PartiesRobert W. McCORKLE, Plaintiff, v. FIREMEN'S INSURANCE COMPANY OF NEWARK, NEW JERSEY, a corporation and Underwriters Adjusting Company, a corporation, Defendants.
CourtU.S. District Court — Eastern District of Pennsylvania

Lee Markovitz, Pittsburgh, Pa., for plaintiff.

Robert G. Simasek, Pittsburgh, Pa., for defendants.

MEMORANDUM OPINION

ZIEGLER, District Judge.

Plaintiff, Robert McCorkle, originally brought this action in state court to compel defendants, Firemen's Insurance Company of Newark, New Jersey and Underwriters Adjusting Company, to provide legal representation and insurance coverage for a claim brought against plaintiff. Defendants removed the action to this court. Both parties have moved for summary judgment.

The facts are undisputed. Plaintiff, a cement contractor, purchased a liability insurance policy from defendants. A customer, dissatisfied with the work performed by plaintiff, filed suit for breach of contract and breach of implied warranties. Claiming that the insurance policy covered the damages sought, plaintiff requested that defendants defend him in that lawsuit; defendants refused because according to them, the damages sought were excluded by the policy.

The parties dispute the meaning of the following exclusion of the insurance policy:

This insurance does not apply:

(a) to liability assumed by the insured under any contract or agreement except an incidental contract, but this exclusion does not apply to a warranty of fitness or quality or a warranty that work performed by or on behalf of the named insured will be done in a workmanlike manner.

Plaintiff argues that exclusion (a) is ambiguous because it contradicts other exclusions in the insurance contract. As such, the policy should be read as covering the damages alleged in the lawsuit against plaintiff. Defendants, on the other hand, argue that the language of the exclusion is clear and unambiguous. Defendants argue that the exception to the exclusion deals only with that exclusion and that the warranties listed in the exception remain subject to the other exclusions in the policy which exclude coverage.

In Pennsylvania, a court's duty is to determine the parties' intent as manifested in the language of the insurance contract. Eastern Associated Coal v. Aetna Casualty & Surety Co., 632 F.2d 1068 (3d Cir. 1980). Generally, the policy should be read as a whole. Delaware Construction Co. v. Safeguard Ins. Co., 209 Pa.Super. 502, 228 A.2d 15 (1967). "Where the language of the policy is clear and unambiguous it cannot be construed to mean otherwise that sic what it says." D'Allessandro v. Duhram Life Ins. Co., 503 Pa. 33, 467 A.2d 1303 (1983). However, the court should not torture the language of the policy in order to create ambiguities; ambiguities should be avoided, if possible. Eastern, 632 F.2d at 1075. If the policy language is found to be ambiguous, the provisions must be resolved in favor of the insured. St. Paul Fire & Marine Ins. Co. v. U.S. Fire Ins. Co., 655 F.2d 521, 524 (3d Cir. 1981).
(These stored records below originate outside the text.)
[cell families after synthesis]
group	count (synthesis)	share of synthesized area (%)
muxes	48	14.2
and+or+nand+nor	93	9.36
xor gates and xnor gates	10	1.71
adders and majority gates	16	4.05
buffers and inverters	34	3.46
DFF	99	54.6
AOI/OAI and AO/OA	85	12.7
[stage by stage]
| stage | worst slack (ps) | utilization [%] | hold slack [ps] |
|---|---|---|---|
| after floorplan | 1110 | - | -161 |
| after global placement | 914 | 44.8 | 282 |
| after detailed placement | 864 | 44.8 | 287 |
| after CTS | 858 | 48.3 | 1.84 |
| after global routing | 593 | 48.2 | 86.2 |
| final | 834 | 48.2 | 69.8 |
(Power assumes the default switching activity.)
File: src/hdl/lzwe_front.sv
// input side: takes bytes from the push/full port into a short request queue
// depends on lzwe_pkg
`timescale 1ns / 1ps

module lzwe_front import lzwe_pkg::*; (
	input  logic       clk,
	input  logic       arst_n,
	input  logic [7:0] in_byte,
	input  logic       is_last,
	input  logic       push,
	output logic       full,
	output logic       item_valid,
	output item_t      item,
	input  logic       item_pop
);

	item_t      q_q [4];
	logic [1:0] wr_q;
	logic [1:0] rd_q;
	logic [2:0] cnt_q;
	logic       do_push;
	logic       do_pop;

	assign full       = (cnt_q == 3'd4);
	assign item_valid = (cnt_q != 3'd0);
	assign item       = q_q[rd_q];
	assign do_push    = push && !full;
	assign do_pop     = item_pop && item_valid;

	always_ff @(posedge clk) begin
		if (do_push) begin
			q_q[wr_q].data <= in_byte;
			q_q[wr_q].last <= is_last;
		end
	end

	always_ff @(posedge clk or negedge arst_n) begin
		if (!arst_n) begin
			wr_q  <= '0;
			rd_q  <= '0;
			cnt_q <= '0;
		end else begin
			if (do_push) wr_q <= wr_q + 2'd1;
			if (do_pop) rd_q <= rd_q + 2'd1;
			if (do_push && !do_pop) cnt_q <= cnt_q + 3'd1;
			else if (!do_push && do_pop) cnt_q <= cnt_q - 3'd1;
		end
	end

endmodule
The question we face is whether exclusion (a) is ambiguous when the policy is read as a whole. The Pennsylvania courts have not resolved the issue; thus, we must predict how they would decide the issue. Although both parties have cited cases from other states which have decided the issue, we have uncovered three Pennsylvania cases which aid our analysis.
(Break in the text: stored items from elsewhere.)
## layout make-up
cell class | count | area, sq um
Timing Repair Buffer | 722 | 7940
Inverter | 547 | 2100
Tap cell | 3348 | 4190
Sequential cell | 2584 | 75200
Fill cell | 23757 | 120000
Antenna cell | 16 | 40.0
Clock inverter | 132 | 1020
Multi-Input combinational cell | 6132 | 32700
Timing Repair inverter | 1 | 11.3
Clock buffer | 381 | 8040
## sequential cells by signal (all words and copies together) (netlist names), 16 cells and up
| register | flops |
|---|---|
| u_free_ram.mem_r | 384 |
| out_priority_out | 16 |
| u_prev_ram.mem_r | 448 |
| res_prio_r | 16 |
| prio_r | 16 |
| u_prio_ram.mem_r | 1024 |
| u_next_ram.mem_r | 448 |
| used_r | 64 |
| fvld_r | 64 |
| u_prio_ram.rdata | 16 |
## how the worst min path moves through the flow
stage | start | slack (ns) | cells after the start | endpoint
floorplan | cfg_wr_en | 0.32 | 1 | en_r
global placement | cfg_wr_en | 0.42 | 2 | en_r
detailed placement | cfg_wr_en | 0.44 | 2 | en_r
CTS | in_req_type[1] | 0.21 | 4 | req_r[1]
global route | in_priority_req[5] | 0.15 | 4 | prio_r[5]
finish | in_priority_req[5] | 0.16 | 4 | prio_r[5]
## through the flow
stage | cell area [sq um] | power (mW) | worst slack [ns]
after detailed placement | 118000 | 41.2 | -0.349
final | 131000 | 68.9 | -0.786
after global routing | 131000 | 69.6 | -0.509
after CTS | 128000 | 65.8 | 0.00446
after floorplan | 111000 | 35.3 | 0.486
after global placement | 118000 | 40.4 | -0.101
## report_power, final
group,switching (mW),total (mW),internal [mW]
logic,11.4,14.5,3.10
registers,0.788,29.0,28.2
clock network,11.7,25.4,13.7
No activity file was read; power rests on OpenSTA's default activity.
**src/sv/deq_pkg.sv**
```systemverilog
package deq_pkg;

    // Ring geometry and word width.
    localparam int DEPTH      = 64;
    localparam int DATA_WIDTH = 32;
    localparam int IDX_W      = $clog2(DEPTH);
    localparam int CNT_W      = $clog2(DEPTH + 1);

    // Action codes carried by an input item.
    typedef enum logic [2:0] {
        ACT_PUSH_FRONT = 3'd0,
        ACT_PUSH_BACK  = 3'd1,
        ACT_POP_FRONT  = 3'd2,
        ACT_POP_BACK   = 3'd3,
        ACT_READ_AT    = 3'd4,
        ACT_WRITE_AT   = 3'd5
    } action_t;

    typedef logic signed [DATA_WIDTH-1:0] word_t;
    typedef logic [IDX_W-1:0]             idx_t;
    typedef logic [CNT_W-1:0]             cnt_t;

    // One input item.
    typedef struct packed {
        action_t action;
        word_t   value;
        idx_t    position;
    } cmd_item_t;

    // One result item.
    typedef struct packed {
        word_t read_data;
        word_t front_value;
        word_t back_value;
        cnt_t  count;
        logic  empty_res;
        logic  full_res;
        logic  rejected;
    } res_item_t;

    // Request from the control logic to the entry memory.
    typedef struct packed {
        logic  wr_en;
        idx_t  wr_addr;
        word_t wr_data;
        logic  rd_en;
        idx_t  rd_addr;
    } mem_req_t;

endpackage

```
**src/sv/deq_mem.sv**
```systemverilog
module deq_mem
    import deq_pkg::*;
(
    input  logic     clk,
    input  mem_req_t req,
    output word_t    rd_data
);

    word_t mem_array [DEPTH];
    word_t rd_data_reg;

    // One write port and one registered read port.
    always_ff @(posedge clk)
    begin
        if (req.wr_en)
        begin
            mem_array[req.wr_addr] <= req.wr_data;
        end
        if (req.rd_en)
        begin
            rd_data_reg <= mem_array[req.rd_addr];
        end
    end

    assign rd_data = rd_data_reg;

endmodule

```
**src/sv/deq_core.sv**
```systemverilog
module deq_core
    import deq_pkg::*;
(
    input  logic      clk,
    input  logic      rst_n,
    input  logic      take,
    input  logic      advance,
    input  cmd_item_t cmd,
    input  word_t     rd_data,
    output mem_req_t  req,
    output logic      stage_valid,
    output res_item_t stage_res
);

    idx_t  head_reg, head_next;
    cnt_t  cnt_reg, cnt_next;
    word_t front_reg, front_next;
    word_t back_reg, back_next;
    logic  fix_front_reg, fix_front_next;
    logic  fix_back_reg, fix_back_next;
    logic  a_valid_reg;
    logic  a_read_ok_reg, a_read_ok_next;
    logic  a_rej_reg, a_rej_next;

    word_t front_eff;
    word_t back_eff;
    logic  not_full;
    logic  not_empty;
    logic  pos_ok;
    idx_t  tail_slot;
    idx_t  last_slot;
    idx_t  pos_slot;
    idx_t  cnt_idx;

    // After a pop the new end value arrives from memory in the next cycle.
    assign front_eff = fix_front_reg ? rd_data : front_reg;
    assign back_eff  = fix_back_reg ? rd_data : back_reg;

    assign not_full  = (cnt_reg != CNT_W'(DEPTH));
    assign not_empty = (cnt_reg != '0);
    assign pos_ok    = ({1'b0, cmd.position} < cnt_reg);
    assign cnt_idx   = IDX_W'(cnt_reg);
    assign tail_slot = head_reg + cnt_idx;
    assign last_slot = head_reg + cnt_idx - IDX_W'(1);
    assign pos_slot  = head_reg + cmd.position;

    // Decode the accepted item into state updates and at most one memory access.
    always_comb
    begin
        head_next      = head_reg;
        cnt_next       = cnt_reg;
        front_next     = front_eff;
        back_next      = back_eff;
        fix_front_next = 1'b0;
        fix_back_next  = 1'b0;
        a_read_ok_next = 1'b0;
        a_rej_next     = 1'b0;
        req            = '0;
        req.wr_data    = cmd.value;
        if (take)
        begin
            unique case (cmd.action)
                ACT_PUSH_FRONT:
                begin
                    if (not_full)
                    begin
                        head_next   = head_reg - IDX_W'(1);
                        cnt_next    = cnt_reg + CNT_W'(1);
                        req.wr_en   = 1'b1;
                        req.wr_addr = head_reg - IDX_W'(1);
                        front_next  = cmd.value;
                        if (!not_empty)
                        begin
                            back_next = cmd.value;
                        end
                    end
                    else
                    begin
                        a_rej_next = 1'b1;
                    end
                end
                ACT_PUSH_BACK:
                begin
                    if (not_full)
                    begin
                        cnt_next    = cnt_reg + CNT_W'(1);
                        req.wr_en   = 1'b1;
                        req.wr_addr = tail_slot;
                        back_next   = cmd.value;
                        if (!not_empty)
                        begin
                            front_next = cmd.value;
                        end
                    end
                    else
                    begin
                        a_rej_next = 1'b1;
                    end
                end
                ACT_POP_FRONT:
                begin
                    if (not_empty)
                    begin
                        head_next = head_reg + IDX_W'(1);
                        cnt_next  = cnt_reg - CNT_W'(1);
                        if (cnt_reg != CNT_W'(1))
                        begin
                            req.rd_en      = 1'b1;
                            req.rd_addr    = head_reg + IDX_W'(1);
                            fix_front_next = 1'b1;
                        end
                    end
                    else
                    begin
                        a_rej_next = 1'b1;
                    end
                end
                ACT_POP_BACK:
                begin
                    if (not_empty)
                    begin
                        cnt_next = cnt_reg - CNT_W'(1);
                        if (cnt_reg != CNT_W'(1))
                        begin
                            req.rd_en     = 1'b1;
                            req.rd_addr   = last_slot - IDX_W'(1);
                            fix_back_next = 1'b1;
                        end
                    end
                    else
                    begin
                        a_rej_next = 1'b1;
                    end
                end
                ACT_READ_AT:
                begin
                    if (pos_ok)
                    begin
                        req.rd_en      = 1'b1;
                        req.rd_addr    = pos_slot;
                        a_read_ok_next = 1'b1;
                    end
                    else
                    begin
                        a_rej_next = 1'b1;
                    end
                end
                ACT_WRITE_AT:
                begin
                    if (pos_ok)
                    begin
                        req.wr_en   = 1'b1;
                        req.wr_addr = pos_slot;
                        if (cmd.position == '0)
                        begin
                            front_next = cmd.value;
                        end
                        if (cmd.position == last_slot - head_reg)
                        begin
                            back_next = cmd.value;
                        end
                    end
                    else
                    begin
                        a_rej_next = 1'b1;
                    end
                end
                default:
                begin
                    a_rej_next = 1'b1;
                end
            endcase
        end
    end

    // Pointer, count and stage flags.
    always_ff @(posedge clk or negedge rst_n)
    begin
        if (!rst_n)
        begin
            head_reg      <= '0;
            cnt_reg       <= '0;
            fix_front_reg <= 1'b0;
            fix_back_reg  <= 1'b0;
            a_valid_reg   <= 1'b0;
        end
        else
        begin
            head_reg      <= head_next;
            cnt_reg       <= cnt_next;
            fix_front_reg <= fix_front_next;
            fix_back_reg  <= fix_back_next;
            if (take)
            begin
                a_valid_reg <= 1'b1;
            end
            else if (advance)
            begin
                a_valid_reg <= 1'b0;
            end
        end
    end

    // End-value caches and per-item outcome.
    always_ff @(posedge clk)
    begin
        front_reg <= front_next;
        back_reg  <= back_next;
        if (take)
        begin
            a_read_ok_reg <= a_read_ok_next;
            a_rej_reg     <= a_rej_next;
        end
    end

    // The state seen while the item waits here is the state after it.
    always_comb
    begin
        stage_res.read_data   = a_read_ok_reg ? rd_data : '0;
        stage_res.front_value = not_empty ? front_eff : '0;
        stage_res.back_value  = not_empty ? back_eff : '0;
        stage_res.count       = cnt_reg;
        stage_res.empty_res   = !not_empty;
        stage_res.full_res    = !not_full;
        stage_res.rejected    = a_rej_reg;
    end

    assign stage_valid = a_valid_reg;

endmodule

```
**src/sv/double_ended_queue_unit.sv**
```systemverilog
// Double-ended queue of signed words held in a ring of DEPTH entries.
// The cmd channel carries one item per action: push or pop at either end,
// or read or write the element at a position counted from the front.
// The res channel returns exactly one item per command, in order, with the
// word read, the front and back values, the count, empty and full flags
// and a rejected flag for actions that were ignored.
// An accepted command passes through the memory read stage and then the
// result register before its result is valid on the res channel.
// One command per cycle is accepted while cmd_stall is low. Each command
// touches at most one memory entry; the front and back values live in
// registers, and after a pop the new end value is read from the entry memory
// at the accepting edge and taken into the end register in the next cycle.
// Two stages follow the input: the memory read stage and the result
// register. While the result register is stalled and full, one more item
// can still be accepted; cmd_stall rises when both stages hold items and
// the receiver stalls.
// Reset empties the queue at once; no clearing pass is needed, since only
// stored elements can ever be addressed.
module double_ended_queue_unit
    import deq_pkg::*;
(
    input  logic      clk,
    input  logic      rst_n,
    input  logic      cmd_valid,
    output logic      cmd_stall,
    input  cmd_item_t cmd,
    output logic      res_valid,
    input  logic      res_stall,
    output res_item_t res
);

    mem_req_t  req;
    word_t     rd_data;
    logic      take;
    logic      advance;
    logic      stage_valid;
    res_item_t stage_res;
    logic      b_valid_reg;
    res_item_t b_item_reg;

    // Handshake between the memory stage and the result register.
    assign advance   = !b_valid_reg || !res_stall;
    assign cmd_stall = stage_valid && !advance;
    assign take      = cmd_valid && !cmd_stall;

    deq_core u_core (
        .clk         (clk),
        .rst_n       (rst_n),
        .take        (take),
        .advance     (advance),
        .cmd         (cmd),
        .rd_data     (rd_data),
        .req         (req),
        .stage_valid (stage_valid),
        .stage_res   (stage_res)
    );

    deq_mem u_mem (
        .clk     (clk),
        .req     (req),
        .rd_data (rd_data)
    );

    // Result register.
    always_ff @(posedge clk or negedge rst_n)
    begin
        if (!rst_n)
        begin
            b_valid_reg <= 1'b0;
        end
        else if (stage_valid && advance)
        begin
            b_valid_reg <= 1'b1;
        end
        else if (!res_stall)
        begin
            b_valid_reg <= 1'b0;
        end
    end

    always_ff @(posedge clk)
    begin
        if (stage_valid && advance)
        begin
            b_item_reg <= stage_res;
        end
    end

    assign res_valid = b_valid_reg;
    assign res       = b_item_reg;

    // The count never exceeds the ring capacity.
    assert property (@(posedge clk) disable iff (!rst_n)
        res_valid |-> (res.count <= CNT_W'(DEPTH)))
        else $error("count above capacity");

    // An empty queue reports zero ends and zero count.
    assert property (@(posedge clk) disable iff (!rst_n)
        (res_valid && res.empty_res) |->
            (res.count == '0 && res.front_value == '0 && res.back_value == '0))
        else $error("empty result with stale contents");

    // A rejected action never returns read data.
    assert property (@(posedge clk) disable iff (!rst_n)
        (res_valid && res.rejected) |-> (res.read_data == '0))
        else $error("rejected item carries read data");

    // Input is held off only while both stages hold items and the receiver stalls.
    assert property (@(posedge clk) disable iff (!rst_n)
        cmd_stall |-> (stage_valid && b_valid_reg && res_stall))
        else $error("input stalled without a full pipeline");

endmodule

```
In Penn Maid Hosiery Mills, Inc., v. Affiliated FM Ins. Co., 12 Pa.D. & C.3d 463 (1979) Available on WESTLAW, 1979 WL 640, the plaintiff argued that an exception to an exclusion created an ambiguity and provided coverage. The court found no ambiguity basing its decision on language from 12 Couch on Insurance 2d § 44:416: "When a policy exception itself contains an `exception clause,' the effect of the latter is to restrict the sphere of operation of the exception and thus make the exception inapplicable and allow recovery if the harm sustained is otherwise within the coverage of the policy." 12 D. & C.3d at 468.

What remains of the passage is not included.